Crucially, one early victory for the Independent Group rebels was to propose and win a motion last week to force the government to publish the confidential advice prepared by the Civil Service for the government on the effects of a no-deal Brexit. The report showed that Britain stood to lose up to 9 percent of GDP and face shortages of medicine and fresh food—as well as bringing swaths of the U.K.’s manufacturing to a halt due to customs delays. The forensics of that catastrophic scenario fueled the backbench Conservative rebellion against May’s brinkmanship.

“Ultimately the [Conservative] rebels have called her bluff,” said the government aide, who is not authorized to speak on the record. “May always insisted that no-deal had to remain on the table. But now that it looks like that actually might happen in a matter of weeks, sensible ministers have put their foot down. Everyone knows no-deal is a disaster for the country. And that it will lead to the implosion of her government.”

If May’s ploy fails and she does not win support for her deal on March 12, the choice between no-deal and a delay will be up to Parliament. In that scenario, a delay wins hands down.

The path to a second referendum is less clear-cut. Corbyn has insisted that Parliament must first vote on Labour’s own version of Brexit—a Brexit that would leave the U.K. inside the EU’s Customs Union and in close regulatory alignment with Brussels. The scenario is derided by its opponents as “Brexit in Name Only.” Only if—as seems overwhelmingly likely—Labour fails to achieve support for its own plan will the party officially move to support a referendum.

But the new anti-Brexit party line faces much opposition from inside Labour itself.
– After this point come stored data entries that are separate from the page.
What follows belongs to an exercise in optimizing a design on an open flow for small area; a production flow would make more cautious choices. Only simulation tests tie the RTL to the original design; equivalence was not proved. Power is estimated from default activity; no workload was simulated.

==> flow/design.v (excerpt) <==
module amp_frontend (
    input reset,
    input wire clk,
    input rx_in,
    input nerror_in,
    output i2s_bck,
    output i2s_ws,
    output i2s_d0,
    output i2c_sda,
    output i2c_scl,
    output nenable_out,
    output nmute_out);
Size in the first run: roughly 480 cells after synthesis, ~100 flip-flops, roughly 11 I/O pins, ~4500 um2 of cells after synthesis.
clock: 10.0 ns
lec_check: 0
cap_margin: 20
core_margin: 2
core_utilization: 40
slew_margin: 20
standard.sh (not shown) runs the stock make flow with config.mk's settings and CLKGATE_MAP_FILE= SYNTH_SCRIPT=/design/flow/synth_recipe.tcl, a recipe that flattens the netlist after the stock synthesis.
==> flow/flow/run.sh <==
#!/bin/bash
# The standard layout (standard.sh) with three changes:
#  - synthesis maps the logic with an area-oriented ABC recipe (area.abc,
#    best of a few seeds) and
#    leaves adders to ABC instead of mapping them to adder cells first;
#  - the clock tree is built without dummy load cells;
#  - ports get minimum-size buffers.
# make's output goes to standard.log; each tool's log is in orfs/logs.
set -euo pipefail
W=$PWD
export AREA_ABC_SCRIPT=$W/flow/area.abc
export FLOW_SYNTH_TCL=$W/synth_recipe.tcl
export AREA_ABC_DIR=$W/abc_runs
mkdir -p $AREA_ABC_DIR
export ADDER_MAP_FILE=
export CTS_ARGS="-sink_clustering_enable -repair_clock_nets -dont_use_dummy_load -buf_list {sky130_fd_sc_hd__clkbuf_4 sky130_fd_sc_hd__clkbuf_8}"
export BUFFER_PORTS_ARGS="-buffer_cell sky130_fd_sc_hd__buf_1"
sed "s#SYNTH_SCRIPT=[^ ]*#SYNTH_SCRIPT=$W/flow/area_synth.tcl#" standard.sh > area_standard.sh
grep -q "SYNTH_SCRIPT=$W/flow/area_synth.tcl" area_standard.sh
bash area_standard.sh > standard.log 2>&1
==> flow/flow/area_synth.tcl <==
# The standard flow's synthesis script (synth_recipe.tcl, which sources ORFS's synth.tcl)
# with one change: the ABC call uses the area-oriented recipe in area.abc
# instead of ORFS's speed script. The recipe's &deepsyn step is run with a
# few random seeds and the mapping with the smallest cell area is kept.
# Registers are mapped before ABC runs, so they are the same as in the
# standard synthesis.
proc abc {args} {
  set i [lsearch $args -script]
  set lib [lindex $args [expr {[lsearch $args -liberty] + 1}]]
  set recipe [read [set f [open $::env(AREA_ABC_SCRIPT)]]][close $f]
  yosys design -save pre_abc
  set best_area ""
  foreach seed {1 3 7 11} {
    yosys design -load pre_abc
    set script $::env(AREA_ABC_DIR)/area_seed$seed.abc
    set f [open $script w]
    puts -nonewline $f [string map [list SEED $seed] $recipe]
    close $f
    if {$i >= 0} { lset args [expr {$i + 1}] $script }
    yosys abc {*}$args
    yosys tee -q -o $::env(AREA_ABC_DIR)/area_seed$seed.stat stat -liberty $lib
    set f [open $::env(AREA_ABC_DIR)/area_seed$seed.stat]
    regexp {Chip area for module [^:]*:\s*([0-9.]+)} [read $f] -> area
    close $f
    puts "area-oriented ABC, seed $seed: cell area $area"
    if {$best_area eq "" || $area < $best_area} {
      set best_area $area
      set best_seed $seed
      yosys design -save best_abc
    }
  }
  puts "area-oriented ABC: keeping seed $best_seed ($best_area)"
  yosys design -load best_abc
}
source $::env(FLOW_SYNTH_TCL)
Other scripts of this flow, unchanged in this note and not shown: flow/flow/area.abc
Then changed:
--- a/flow/flow/area_synth.tcl
+++ b/flow/flow/area_synth.tcl
@@ -13 +13 @@
-  foreach seed {1 3 7 11} {
+  foreach seed {1 3 7 11 13 19 29 37} {
Outcome: Clock power barely changes; clock skew stays flat; synthesized area falls by 0.70%; total power falls by 8.9%; worst setup slack is better by 38 ps; global-route usage falls by 0.14 points; clock-buffer cell count stays the same; cell area falls by 0.64%; critical path depth falls by 2.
Significant numbers of working-class Labour voters back Brexit—in stark contrast to the mostly urban and educated party membership. Sixty-one percent of Labour constituencies voted for Brexit in the 2016 referendum. “Four out of five Tory-Labour marginals, Labour’s 25 most vulnerable constituencies … are all leave-voting seats,” Caroline Flint, the Labour MP for Don Valley in South Yorkshire, wrote in the Guardian. “Do we ignore them, or honour our election promises [to respect the referendum result]?” According to a study by the NatCen polling group, the strongest support for Brexit was among people in social housing, people with no formal education, and people who earn less than 1,200 pounds, about $1,600, a month—all key Labour demographics.
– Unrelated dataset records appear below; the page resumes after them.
Context: an optimization exercise on an open-source flow, tuned for small area, a short achievable clock period and few clock cycles. The choices shown serve that exercise and are no tape-out recipe.
At most, simulation tests tie the RTL to the original design; equivalence was not proved.
Power and IR drop assume default switching activity.

==> branch harbor <==
Design multicycle_CPU, start of the top module:
module multicycle_CPU(
    input CLK,
    input reset,
    output [31:0] imem_addr,       
    input  [31:0] imem_rdata,      
    output [31:0] dmem_addr,       
    output [31:0] dmem_wdata,      
    output        dmem_we,         
    input  [31:0] dmem_rdata       
    );
  localparam [5:0]
    F_ADD = 6'b100000, F_SUB = 6'b100001, F_AND = 6'b100100, F_OR = 6'b100101,
    F_MOVN = 6'b001011, F_MOVZ = 6'b001010, F_SLL = 6'b000000, F_SLT = 6'b101010,
    F_JR = 6'b001000,
    O_ADDI = 6'b001100, O_ORI = 6'b001101, O_SW = 6'b101011, O_LW = 6'b100011,
    O_BEQ = 6'b000100, O_J = 6'b000010, O_JAL = 6'b000011;
  reg  [31:0] pc;                  
  reg  [31:0] ras;                 
  reg         ras_v;
  reg         dv;                  
  reg  [31:0] d_ir;
  reg  [31:0] dpc;
  reg         xv;                  
  reg  [31:0] xa;                  
  reg  [31:0] xb;                  
  reg  [31:0] xc;                  
  reg  [4:0]  xdst;
  reg         xfa, xfb, xfc;       
  reg         x_and, x_or, x_slt, x_sll, x_pass, x_sub;
  reg         x_movn, x_movz, x_beq, x_jr, x_lw, x_sw, x_wr, x_wm, x_hold;
  reg  [31:0] mres;                
  reg  [31:0] mwd;
  reg  [4:0]  mdst;
  reg         mwe, mload, mst;
  reg  [31:0] rf [1:31];
  assign dmem_addr  = mres;
  assign dmem_wdata = mwd;
  assign dmem_we    = mst;
  wire [31:0] m_wdata = mload ? dmem_rdata : mres;
  always @(posedge CLK) begin
    if (mwe) rf[mdst] <= m_wdata;
  end
  wire [31:0] a = xfa ? mres : xa;
  wire [31:0] b = xfb ? mres : xb;
  wire [31:0] c = xfc ? mres : xc;
  wire [31:0] sum  = a + (x_sub ? ~b : b) + {31'd0, x_sub};
  wire        lt   = (a[31] ^ b[31]) ? a[31] : sum[31];
  wire        b_zero = (b == 32'd0);
  wire        eq   = (a == b);
  reg [31:0] res;
  always @(*) begin
    if (x_and)       res = a & b;
    else if (x_or)   res = a | b;
    else if (x_slt)  res = {31'd0, lt};
    else if (x_sll)  res = a << b[4:0];
    else if (x_pass) res = a;
    else             res = sum;
  end
  wire x_we = x_wr | (x_movn & ~b_zero) | (x_movz & b_zero);
  wire x_redirect = xv & ((x_beq & eq) | (x_jr & ~(dv & (a == dpc))));
  wire [31:0] x_target = x_jr ? a : xc;
  wire [5:0] op   = d_ir[31:26];
  wire [4:0] rs   = d_ir[25:21];
  ...
clock: 13.0 ns
lec_check: 0
cap_margin: 20
core_margin: 2
core_utilization: 40
slew_margin: 20
standard.sh (not shown) runs the stock make flow with config.mk's settings and CLKGATE_MAP_FILE= SYNTH_SCRIPT=/design/flow/synth_recipe.tcl, a recipe that flattens the netlist after the stock synthesis.
==> flow/flow/run.sh <==
#!/bin/bash
# The standard layout (the standard.sh: standard synthesis, then ORFS
# floorplan to finish), with timing repair aiming for a larger setup slack
# than the clock period asks for. Each step's output goes to a log here.
set -euo pipefail
MARGIN=9
bash standard.sh synth > synth.log 2>&1
bash standard.sh SETUP_SLACK_MARGIN=$MARGIN finish > layout.log 2>&1
==> inputs of branch juniper, as changes to branch harbor <==
--- a/flow/design.v
+++ b/flow/design.v
@@ -315,23 +315,24 @@
     O_ADDI = 6'b001100, O_ORI = 6'b001101, O_SW = 6'b101011, O_LW = 6'b100011,
     O_BEQ = 6'b000100, O_J = 6'b000010, O_JAL = 6'b000011;
   reg  [31:0] pc;                  
   reg  [31:0] ras;                 
   reg         ras_v;
   reg         dv;                  
   reg  [31:0] d_ir;
   reg  [31:0] dpc;
+  reg  [31:1] d_rs_oh, d_rt_oh;    
   reg         xv;                  
   reg  [31:0] xa;                  
   reg  [31:0] xb;                  
   reg  [31:0] xc;                  
   reg  [4:0]  xdst;
   reg         xfa, xfb, xfc;       
-  reg         x_and, x_or, x_slt, x_sll, x_pass, x_sub;
+  reg         x_and, x_or, x_slt, x_sll, x_pass, x_sub, x_arith;
   reg         x_movn, x_movz, x_beq, x_jr, x_lw, x_sw, x_wr, x_wm, x_hold;
   reg  [31:0] mres;                
   reg  [31:0] mwd;
   reg  [4:0]  mdst;
   reg         mwe, mload, mst;
   reg  [31:0] rf [1:31];
   assign dmem_addr  = mres;
   assign dmem_wdata = mwd;
@@ -342,25 +343,25 @@
   end
   wire [31:0] a = xfa ? mres : xa;
   wire [31:0] b = xfb ? mres : xb;
   wire [31:0] c = xfc ? mres : xc;
   wire [31:0] sum  = a + (x_sub ? ~b : b) + {31'd0, x_sub};
   wire        lt   = (a[31] ^ b[31]) ? a[31] : sum[31];
   wire        b_zero = (b == 32'd0);
   wire        eq   = (a == b);
-  reg [31:0] res;
+  reg [31:0] other;
   always @(*) begin
-    if (x_and)       res = a & b;
-    else if (x_or)   res = a | b;
-    else if (x_slt)  res = {31'd0, lt};
-    else if (x_sll)  res = a << b[4:0];
-    else if (x_pass) res = a;
-    else             res = sum;
+    if (x_and)       other = a & b;
+    else if (x_or)   other = a | b;
+    else if (x_sll)  other = a << b[4:0];
+    else if (x_pass) other = a;
+    else             other = 32'd0;
   end
+  wire [31:0] res = ({32{x_arith}} & sum) | other | {31'd0, x_slt & lt};
   wire x_we = x_wr | (x_movn & ~b_zero) | (x_movz & b_zero);
   wire x_redirect = xv & ((x_beq & eq) | (x_jr & ~(dv & (a == dpc))));
   wire [31:0] x_target = x_jr ? a : xc;
   wire [5:0] op   = d_ir[31:26];
   wire [4:0] rs   = d_ir[25:21];
   wire [4:0] rt   = d_ir[20:16];
   wire [4:0] rd   = d_ir[15:11];
   wire [4:0] sa   = d_ir[10:6];
@@ -392,34 +393,42 @@
   wire use_rb = (is_r & ~d_sll) | (d_beq & ~d_pred);   
   wire use_rc = d_sw;                                 
   reg [31:0] rf_a, rf_b;
   integer k;
   always @(*) begin
     rf_a = 32'd0;
     rf_b = 32'd0;
     for (k = 1; k < 32; k = k + 1) begin
-      rf_a = rf_a | ({32{rs == k}} & rf[k]);
-      rf_b = rf_b | ({32{rt == k}} & rf[k]);
+      rf_a = rf_a | ({32{d_rs_oh[k]}} & rf[k]);
+      rf_b = rf_b | ({32{d_rt_oh[k]}} & rf[k]);
     end
   end
   wire [31:0] da = (mwe & (mdst == rs)) ? m_wdata : rf_a;
   wire [31:0] db = (mwe & (mdst == rt)) ? m_wdata : rf_b;
   wire hit_a = xv & x_wm & (xdst == rs);
   wire hit_b = xv & x_wm & (xdst == rt);
   wire ld_stall = dv & xv & x_hold & ((use_rs & hit_a) | ((use_rb | use_rc) & hit_b));
   wire [31:0] d_sum = dpc + {(d_jal ? 30'd2 : ({{14{imm[15]}}, imm} + 30'd1)), 2'b00};
   wire d_redirect = dv & d_pred & ~x_redirect;
   wire [31:0] d_opb = d_sll ? {27'd0, sa} : (is_r | d_beq) ? db :
                       d_ori ? {16'd0, imm} : {{16{imm[15]}}, imm};
   assign imem_addr = pc;
   wire [31:0] fi  = imem_rdata;
   wire [31:0] pc4 = pc + 32'd4;
   wire f_jmp = (fi[31:27] == 5'b00001);                       
   wire f_jr  = (fi[31:26] == 6'd0) & (fi[5:0] == F_JR) & ras_v;
+  reg  [31:1] f_rs_oh, f_rt_oh;
+  integer j;
+  always @(*) begin
+    for (j = 1; j < 32; j = j + 1) begin
+      f_rs_oh[j] = (fi[25:21] == j);
+      f_rt_oh[j] = (fi[20:16] == j);
+    end
+  end
   wire [31:0] f_next = f_jmp ? {pc4[31:28], fi[25:0], 2'b00} :
                        f_jr  ? ras : pc4;
   wire d_go = dv & ~x_redirect & ~ld_stall & ~d_pred;
   always @(posedge CLK or posedge reset) begin
     if (reset) begin
       pc    <= 32'd0;
       ras_v <= 1'b0;
       dv    <= 1'b0;
@@ -445,31 +454,34 @@
       xv    <= d_go;
       mwe   <= xv & x_we;
       mload <= xv & x_lw;
       mst   <= xv & x_sw;
     end
   end
   always @(posedge CLK) begin
     d_ir <= fi;
+    d_rs_oh <= f_rs_oh;
+    d_rt_oh <= f_rt_oh;
     dpc  <= pc;
     if (dv & d_jal) ras <= d_sum;
     xa       <= d_jal ? d_sum : da;
     xb       <= d_opb;
     xc       <= d_beq ? d_sum : db;
     xdst     <= d_dst;
     xfa      <= hit_a & use_rs;
     xfb      <= hit_b & use_rb;
     xfc      <= hit_b & use_rc;
     x_and    <= d_and;
     x_or     <= d_or | d_ori;
     x_slt    <= d_slt;
     x_sll    <= d_sll;
     x_pass   <= d_movn | d_movz | d_jal;
     x_sub    <= d_sub | d_slt;
+    x_arith  <= ~(d_and | d_or | d_ori | d_slt | d_sll | d_movn | d_movz | d_jal);
     x_movn   <= d_movn & d_nz;
     x_movz   <= d_movz & d_nz;
     x_beq    <= d_beq;
     x_jr     <= d_jr;
     x_lw     <= d_lw & d_nz;
     x_sw     <= d_sw;
     x_wr     <= d_wr;
     x_wm     <= d_wr | d_cw;
Settings changed: CORE_UTILIZATION 40 to 60, CTS_CLUSTER_DIAMETER set to 100, CTS_CLUSTER_SIZE set to 20.
==> run notes <==
- Of branch harbor and branch juniper, branch harbor has the higher total power (gap 13%, measured against branch juniper).
- Against branch juniper, the combinational power of branch harbor is larger by about 5%.
- In branch juniper the die area is smaller than in branch harbor, by 31%.
- Against branch juniper, the via count of branch harbor is higher by about 0.25%.
- In branch juniper the synthesized cell count is larger than in branch harbor, by 2.5%.
- Of branch harbor and branch juniper, branch juniper has the higher core utilization (gap 18 points).
- Branch juniper finished but fails on max-capacitance violations, max-slew violations. Branch harbor finished clean.
Testbench counts of branch harbor, summed over its fixed seeds: cycles 64,690.
Testbench counts of branch juniper, summed over its fixed seeds: cycles 64,690.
Then there’s the ongoing debate over what question should be put to the electorate on a hypothetical second referendum ballot. Labour’s shadow Foreign Secretary Emily Thornberry told Channel 4 News on Monday that Labour’s plan would be to have “a referendum on whatever deal it is that may or may not pass through Parliament, and we would be saying to people: ‘Do you want this, or do you want to remain?’” But many of her parliamentary colleagues—including many Conservative backers of Brexit—want the option of no deal on the ballot too. “Significant numbers of voters want to leave without a deal,” Lisa Nandy, a Labour MP, wrote in the Guardian. “As the dust settles on Labour’s announcement this week, major problems emerge. The first is the belief that you can game the system from a desk in Westminster to get the outcome you want.”

Corbyn himself still hasn’t officially confirmed that remaining in the EU should be an option on the ballot—despite being asked no fewer than 23 times where he stood during a meeting of Labour MPs in Parliament on Monday night. Up to 25 Labour rebels could end up voting against a second referendum, according to the Guardian—which may match or outweigh the number of Conservatives who would have to rebel against their own party to get a second referendum to pass. In short, “Labour’s support for a new referendum is a necessary condition to get one,” wrote the People’s Vote’s Hugo Dixon. “But on its own it’s not quite enough.”

Only one thing is certain: The endgame of Brexit will continue to be messy. The EU, for its part, has signaled that it will agree to a delay—but there’s deep unease that a three-month extension to the deadline, as May proposes, will bring any breakthroughs. “What will change, come June? The only meaningful thing would be a second [referendum] vote,” said one senior EU diplomat who has been working on Brexit for two years. “What the EU wants is clarity. … And that seems in short supply in Westminster.”